I recently came across an article about Enlitic, a company that uses an algorithm to determine pathology based on a database of past patients. Considering that I’m a technology enthusiast, I was pretty excited about the potential power of Enlitic. I found myself thinking about how new innovations have been revolutionizing the field; with technologies like CT, MRI, 3D printing, and brain computer interfacing, medicine has made extraordinary strides. While we have technology that plays an integral role in evaluating patients, I’ve noticed that we lack it in areas that would aid physicians in optimizing time management.
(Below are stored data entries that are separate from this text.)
### src/rtl/fetch_unit_pkg.sv
// Shared pipeline definitions for the front end: datapath width, the bubble
// instruction, and the IF/ID record.
package fetch_unit_pkg;

  localparam int XLEN = 32;
  localparam logic [XLEN-1:0] NOP_INST = 32'h0000_0013;

  typedef struct packed {
    logic            valid;
    logic [XLEN-1:0] pc;
    logic [XLEN-1:0] inst;
  } if_id_t;

endpackage

### src/rtl/fetch_fifo2.sv
// Two-entry FIFO with a registered head; push and pop may coincide when
// non-empty, and flush/rst empty it.
module fetch_fifo2 #(
  parameter int WIDTH = 32
) (
  input  logic             clk,
  input  logic             rst,
  input  logic             flush,
  input  logic             push,
  input  logic [WIDTH-1:0] push_data,
  input  logic             pop,
  output logic [WIDTH-1:0] head,
  output logic [1:0]       count
);

  logic [WIDTH-1:0] slot [2];
  logic [1:0]       count_reg;
  logic             do_push;
  logic             do_pop;
  logic             wr_idx;

  assign do_pop  = pop && (count_reg != 2'd0);
  assign do_push = push && ((count_reg != 2'd2) || do_pop);
  // Slot 0 is always the head; a pop shifts slot 1 down before the write lands.
  assign wr_idx  = (count_reg == 2'd2) || ((count_reg == 2'd1) && !do_pop);
  assign head    = slot[0];
  assign count   = count_reg;

  always_ff @(posedge clk) begin
    if (rst || flush) begin
      count_reg <= 2'd0;
    end else begin
      count_reg <= count_reg + {1'b0, do_push} - {1'b0, do_pop};
    end
  end

  always_ff @(posedge clk) begin
    if (do_pop) begin
      slot[0] <= slot[1];
    end
    if (do_push) begin
      slot[wr_idx] <= push_data;
    end
  end

endmodule

### src/rtl/fetch_unit.sv
// Instruction fetch stage: credit-limited requests to instruction memory,
// in-order response buffering, branch redirect with stale-response drop.
module fetch_unit
  import fetch_unit_pkg::*;
#(
  parameter logic [XLEN-1:0] RESET_PC = 32'h0000_0000,
  parameter logic [XLEN-1:0] NOP_INST = fetch_unit_pkg::NOP_INST
) (
  input  logic            clk,
  input  logic            rst,
  input  logic            pc_enable,
  input  logic            if_id_enable,
  input  logic            branch_taken,
  input  logic [XLEN-1:0] branch_target,
  output logic            imem_req_valid,
  output logic [XLEN-1:0] imem_req_addr,
  input  logic            imem_req_ready,
  input  logic            imem_rsp_valid,
  input  logic [XLEN-1:0] imem_rsp_data,
  output logic            if_id_valid,
  output logic [XLEN-1:0] if_id_pc,
  output logic [XLEN-1:0] if_id_inst,
  output logic            fetch_err
);

  logic [XLEN-1:0]   pc_reg;
  logic [1:0]        drop_cnt_reg;
  logic              err_reg;
  if_id_t            if_id_reg;
  logic [1:0]        outstanding;
  logic [1:0]        buf_count;
  logic [XLEN-1:0]   addr_head;
  logic [2*XLEN-1:0] buf_head;
  logic [2:0]        credits_used;
  logic              req_fire;
  logic              rsp_ok;
  logic              rsp_keep;
  logic              buf_pop;

  // In-flight plus buffered words never exceed two, so the buffer cannot overflow.
  assign credits_used   = {1'b0, outstanding} + {1'b0, buf_count};
  assign imem_req_valid = !rst && pc_enable && !branch_taken && (credits_used < 3'd2);
  assign imem_req_addr  = pc_reg;
  assign req_fire       = imem_req_valid && imem_req_ready;
  assign rsp_ok         = imem_rsp_valid && (outstanding != 2'd0);
  assign rsp_keep       = rsp_ok && !branch_taken && (drop_cnt_reg == 2'd0);
  assign buf_pop        = if_id_enable && !branch_taken && (buf_count != 2'd0);

  // The address FIFO depth doubles as the outstanding-request counter.
  fetch_fifo2 #(.WIDTH(XLEN)) u_addr_fifo (
    .clk       (clk),
    .rst       (rst),
    .flush     (1'b0),
    .push      (req_fire),
    .push_data (pc_reg),
    .pop       (rsp_ok),
    .head      (addr_head),
    .count     (outstanding)
  );

  fetch_fifo2 #(.WIDTH(2*XLEN)) u_rsp_buf (
    .clk       (clk),
    .rst       (rst),
    .flush     (branch_taken),
    .push      (rsp_keep),
    .push_data ({addr_head, imem_rsp_data}),
    .pop       (buf_pop),
    .head      (buf_head),
    .count     (buf_count)
  );

  always_ff @(posedge clk) begin
    if (rst) begin
      pc_reg       <= RESET_PC;
      drop_cnt_reg <= 2'd0;
      err_reg      <= 1'b0;
      if_id_reg    <= '{valid: 1'b0, pc: '0, inst: NOP_INST};
    end else begin
      if (branch_taken) begin
        pc_reg <= {branch_target[XLEN-1:2], 2'b00};
      end else if (req_fire) begin
        pc_reg <= pc_reg + 32'd4;
      end

      // A response landing in the redirect cycle is already discarded here.
      if (branch_taken) begin
        drop_cnt_reg <= outstanding - {1'b0, rsp_ok};
      end else if (rsp_ok && (drop_cnt_reg != 2'd0)) begin
        drop_cnt_reg <= drop_cnt_reg - 2'd1;
      end

      if (imem_rsp_valid && (outstanding == 2'd0)) begin
        err_reg <= 1'b1;
      end

      if (branch_taken || (if_id_enable && (buf_count == 2'd0))) begin
        if_id_reg.valid <= 1'b0;
        if_id_reg.inst  <= NOP_INST;
      end else if (if_id_enable) begin
        if_id_reg <= '{valid: 1'b1, pc: buf_head[2*XLEN-1:XLEN], inst: buf_head[XLEN-1:0]};
      end
    end
  end

  assign if_id_valid = if_id_reg.valid;
  assign if_id_pc    = if_id_reg.pc;
  assign if_id_inst  = if_id_reg.inst;
  assign fetch_err   = err_reg;

endmodule

### config.mk
export PLATFORM = sky130hd
export DESIGN_NAME = fetch_unit
export DESIGN_NICKNAME = d
export VERILOG_FILES = /design/src/rtl/fetch_unit_pkg.sv /design/src/rtl/fetch_fifo2.sv /design/src/rtl/fetch_unit.sv
export SDC_FILE = /design/constraint.sdc
export NUM_CORES = 1
export LEC_CHECK = 0
export CORE_MARGIN = 2
export CORE_UTILIZATION = 32
export CTS_BUF_LIST = sky130_fd_sc_hd__clkbuf_8
export CTS_CLUSTER_DIAMETER = 40
export DETAILED_ROUTE_END_ITERATION = 10
export HOLD_SLACK_MARGIN = 0.1
export PLACE_DENSITY = 0.56
export SLEW_MARGIN = 15
export SYNTH_ARGS = -nofsm -noshare
export SYNTH_HDL_FRONTEND = slang
export SYNTH_SLANG_ARGS = --single-unit
### constraint.sdc
create_clock -name clk -period 18.3 [get_ports clk]
set_clock_uncertainty 0.15 [all_clocks]
set_input_delay 2.745 -clock clk [delete_from_list [all_inputs] [get_ports clk]]
set_output_delay 2.745 -clock clk [all_outputs]
set_load 0.01 [all_outputs]
==> impl_metrics.py <==
metrics = {
    "synthesis": {
        "synth.avg_cell_area_um2": 13.7,
        "syn_inst": 822,
        "ys_async_sr_fraction_pct": 0,
        "yosysSeqAreaShare_pct": 66.9,
        "synth_edf_count": 184,
        "synth-seq-cells": 284,
        "synth.distinct_cells": 61,
        "yosysWarnings": 0,
        "netlist_area_mm2": 0.0112,
        "yosys.area.top_type_share_pct": 49.1,
        "synthTopCellsByArea": "edfxtp_1, dfxtp_1, mux2_2",
        "yosysTopAreaCell": "edfxtp_1",
        "synth_ff_type": "edfxtp_1",
        "synth.most_common_cell": "edfxtp_1",
        "synthTopCellsByCount": "edfxtp_1, dfxtp_1, mux2_2, nand2_1, nor2_1",
    },
    "sta": {
        "timing.hold.ws_ns": 0.298,
        "period_needed_ns": 7.61,
        "finalSetupTns_ns": 0,
        "fmax_mhz": 131,
        "min_period_over_period_pct": 41.6,
        "finalMaxSlewViolations": 0,
        "tightestPinTransition_ns": 1.00,
        "rsz0062_at_grt": "false",
        "hold_viol": 0,
        "slew_headroom_pct": 33.3,
        "setup_viol": 0,
    },
    "detailed_routing": {
        "firstDrtPassIters": 4,
        "vias": 6964,
        "routed_wl_um": 24700,
        "avgRoutedWirePerCell_um": 16.5,
        "drtAntennaViolNets": 0,
        "vias_per_cell": 4.64,
        "drc_errors": 0,
        "drt_iter0_drc": 319,
    },
    "worst_hold_path": {
        "hp-class": "reg -> reg",
    },
    "clock_network": {
        "cts_resized": 0,
        "postCtsSetupBuffers": 0,
        "clock-sinks": 284,
        "numCtsBuffers": 52,
        "root_buffer": "clkbuf_8",
        "clkTransAtPathRegs_ns": 0.06,
        "h-tree-depth": 2,
        "cts_tree": "yes",
        "postCtsHoldBufs": 0,
        "clockBufferDepth": 3,
        "clock_latency_ns": 0.58,
    },
    "floorplan": {
        "core_area_mm2": 0.0345,
        "die_area_mm2": 0.0367,
        "num_rows": 68,
        "die_y_um": 191,
        "pin_count": 170,
        "die_w_um": 191,
        "start_util_pct": 32.6,
    },
    "critical_path": {
        "r2r_slack_ns": 14.46,
        "cp.required_ns": 15.41,
        "path_class": "in -> out",
        "end_kind": "output pin",
        "crit_fanout": 29,
        "crit_arrival_ns": 4.71,
        "crit_path_start_kind": "primary input",
    },
    "global_route": {
        "antenna_found_initial": 0,
        "grt_max_degree": 68,
        "grt_pass1_wl_um": 38900,
        "overflow": 0,
        "grt_pass1_vias": 6950,
        "track_usage_pct": 13.4,
    },
    "power": {
        "ir_worst_vdd_v": 0.0000519,
        "power_density_mw_per_mm2": 102,
        "p_leak_nw": 4.85,
    },
    "status": {
        "status": "finished, final reports clean",
    },
    "finish": {
        "multiInputGateArea_mm2": 0.00341,
        "regMostFlops": "u_rsp_buf.slot",
        "synthToLayoutAreaGrowth_pct": 27.3,
        "regArea_mm2": 0.00753,
        "diodes": 0,
        "fin_util_pct": 41.4,
        "fin_nets": 1080,
        "largest_register_ffs": 124,
        "fillers": 3265,
        "drive_gt1_share_pct": 18.9,
    },
    "place": {
        "port_buffers": 163,
        "place.gp.congestion": 0.749,
        "hpwl_um": 15200,
    },
    "run": {
        "maxCapViolCount": 0,
    },
}
path summary, 6_finish.rpt:
kind,startpoint,endpoint,cells past startpoint
worst max-delay path,branch_taken,imem_req_valid,5
worst min-delay path,u_addr_fifo.slot[0][29]$_DFFE_PP_,u_rsp_buf.slot[1][61]$_DFFE_PP_,0
worst min register to register,u_addr_fifo.slot[0][29]$_DFFE_PP_,u_rsp_buf.slot[1][61]$_DFFE_PP_,0
worst max register to register,u_addr_fifo.count[1]$_SDFF_PP0_,u_rsp_buf.slot[0][19]$_DFFE_PP_,6
power by group:
part	switching (mW)	leakage [nW]	internal, mW
Sequential	0.0194	2.48	0.720
Clock	0.270	0.619	0.335
Combinational	0.0629	1.75	0.0572
area by class of cell:
| cell class | instances | area share (%) |
|---|---|---|
| clock buffers | 61 | 5.86 |
| clock inverters | 37 | 1.63 |
| inverters | 12 | 0.315 |
| multi-input cells | 479 | 23.8 |
| flip-flops and latches | 284 | 52.6 |
| well taps | 455 | 3.98 |
| repair buffers | 172 | 11.8 |
placed cells by master (no fill, tap or decap), types with 7 or more instances in the layout:
master	Yosys	final
nor2b_1	7	7
o22ai_1	10	10
o21ai_0	7	7
nand2_1	81	81
and2_1	13	13
clkdlybuf4s50_1	0	161
ha_1	7	7
edfxtp_1	184	184
inv_1	11	31
a211oi_1	7	7
a31oi_1	10	10
nor3_1	8	8
xnor2_1	14	14
xor2_1	11	11
a21oi_1	39	38
mux2i_1	29	29
nor2_1	61	61
dfxtp_1	100	100
clkbuf_8	0	61
nand4_1	10	10
nand3_1	10	10
mux2_2	92	92
buf_4	5	9
metrics by stage:
step / area, µm² / cells / worst slack, ns / power (mW)
after floorplan: 11300 / 825 / 9.80 / 0.822
after global placement: 13200 / 1402 / 10.64 / 0.872
after detailed placement: 13200 / 1402 / 10.70 / 0.874
after CTS: 14300 / 1500 / 10.67 / 1.49
after global routing: 14300 / 1500 / 10.61 / 1.53
final: 14300 / 1500 / 10.69 / 1.46
routing by layer:
layer	vias up	wire [µm]	global-route usage (%)
li1	3369	-	-
met1	3337	12100	19.0
met2	216	10500	20.1
met3	42	1580	3.19
met4	0	504	4.20
met5	-	0	0
logic make-up after synthesis:
group / after synthesis / synth area share [%]
compound gates: 94 / 5.29
xor+xnor: 25 / 1.95
fa+ha+maj: 8 / 0.957
buf+inv: 62 / 3.02
flops: 284 / 66.9
mux: 122 / 11.9
other cells: 1 / 0.0333
simple gates: 226 / 9.93
worst max-delay path, cell delays in order:
cell and delay (ns):
clkdlybuf4s50_1 0.39, buf_4 0.24, or2_1 0.39, nor4b_1 0.35, clkdlybuf4s50_1 0.60
Note: power is estimated with default switching activity, not from simulation.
We all know about the excessive amounts of paperwork that plagues medical professionals, so where is the technology that makes this as painless as possible? While EMR and EHR software do exist, the adoption rate is nowhere near ubiquitous and many of them have not had positive reviews. I hear stories about the painstaking process of reading patient records: indecipherable doctor’s notes, scanned documents, and confusing software interfaces. Some of my resident friends tell me about how they have to use a remote desktop to access patient records at home. With the mobile tech boom, I wonder why major players like Google, Apple and Samsung have not entered the medical arena with apps and software that could streamline and innovate the process of generating and accessing patient records.
I can envision a future where speech to text technology is broadly used to generate an accurate rendition of patient complaints. A software that provides electronic templates for generating patient notes and electronic templates for scoring tests and ordering tests that automatically updates and syncs. Apps that provide clean, quick, and easy access to patient records on mobile and tablet devices would save time and frustration. I could see how a modified version of Pushbullet (an app available on nearly every platform) could be used as an alternative means of communicating and sending information quickly between computers, mobile devices, and tablets. So why haven’t we seen giants like Google entering the healthcare area? Last year, Sergey Brin and Larry Page (co-founders of Google) were asked this very question; their response was: “Generally, health is just so heavily regulated. It’s just a painful business to be in. It’s just not necessarily how I want to spend my time.”
To me, this is frustrating. Technology has revolutionized the way we communicate with each other, the way we generate data, and the way we organize and access that data. We should not be deterring entrepreneurs from entering the medical area—we should be inviting them with open arms.